Collected data entries:
=== Section Start ===
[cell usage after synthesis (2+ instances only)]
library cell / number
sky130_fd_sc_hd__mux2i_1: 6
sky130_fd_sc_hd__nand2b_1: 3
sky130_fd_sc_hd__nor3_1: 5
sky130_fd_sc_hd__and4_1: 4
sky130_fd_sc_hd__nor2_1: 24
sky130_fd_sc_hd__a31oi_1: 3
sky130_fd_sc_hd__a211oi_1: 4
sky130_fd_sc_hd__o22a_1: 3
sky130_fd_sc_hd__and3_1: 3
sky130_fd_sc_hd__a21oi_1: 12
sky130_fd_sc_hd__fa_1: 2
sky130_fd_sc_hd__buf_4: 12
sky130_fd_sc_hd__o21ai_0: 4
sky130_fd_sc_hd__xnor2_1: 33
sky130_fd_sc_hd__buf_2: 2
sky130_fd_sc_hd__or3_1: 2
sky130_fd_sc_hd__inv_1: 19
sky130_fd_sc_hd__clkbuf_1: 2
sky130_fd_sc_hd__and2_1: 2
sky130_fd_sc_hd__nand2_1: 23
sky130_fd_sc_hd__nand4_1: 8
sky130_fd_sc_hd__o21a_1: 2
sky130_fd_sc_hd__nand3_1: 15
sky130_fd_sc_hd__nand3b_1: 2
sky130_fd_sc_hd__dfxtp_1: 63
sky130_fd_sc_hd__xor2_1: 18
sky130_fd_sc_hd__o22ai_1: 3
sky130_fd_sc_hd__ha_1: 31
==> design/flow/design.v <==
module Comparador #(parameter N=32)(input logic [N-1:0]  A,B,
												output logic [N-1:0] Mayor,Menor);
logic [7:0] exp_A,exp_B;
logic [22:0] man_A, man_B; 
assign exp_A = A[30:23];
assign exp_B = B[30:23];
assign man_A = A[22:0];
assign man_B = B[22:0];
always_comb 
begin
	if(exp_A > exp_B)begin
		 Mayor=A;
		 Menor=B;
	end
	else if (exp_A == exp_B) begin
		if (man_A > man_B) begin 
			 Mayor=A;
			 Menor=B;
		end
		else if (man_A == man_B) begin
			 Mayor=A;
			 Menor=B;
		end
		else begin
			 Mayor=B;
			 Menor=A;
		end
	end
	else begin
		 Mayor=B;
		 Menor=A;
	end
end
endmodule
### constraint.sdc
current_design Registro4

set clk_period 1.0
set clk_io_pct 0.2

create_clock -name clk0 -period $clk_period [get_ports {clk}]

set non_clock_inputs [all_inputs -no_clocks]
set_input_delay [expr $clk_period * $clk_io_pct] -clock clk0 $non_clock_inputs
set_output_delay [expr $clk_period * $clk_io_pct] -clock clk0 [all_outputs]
=== Section End ===
=== Section Start ===
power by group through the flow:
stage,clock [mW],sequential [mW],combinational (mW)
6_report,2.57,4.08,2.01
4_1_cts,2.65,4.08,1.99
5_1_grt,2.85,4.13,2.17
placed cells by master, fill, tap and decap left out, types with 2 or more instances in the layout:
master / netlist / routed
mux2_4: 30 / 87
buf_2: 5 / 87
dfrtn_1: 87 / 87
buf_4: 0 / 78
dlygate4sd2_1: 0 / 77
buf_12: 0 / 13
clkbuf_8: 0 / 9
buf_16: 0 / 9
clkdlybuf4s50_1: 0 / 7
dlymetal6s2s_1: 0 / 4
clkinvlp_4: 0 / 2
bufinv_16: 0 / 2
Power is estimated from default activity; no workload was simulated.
=== Section End ===
(Work instructions):
Scan the data above, find each line with "instances", and copy it.

(Answer for this exercise):
[cell usage after synthesis (2+ instances only)]
placed cells by master, fill, tap and decap left out, types with 2 or more instances in the layout:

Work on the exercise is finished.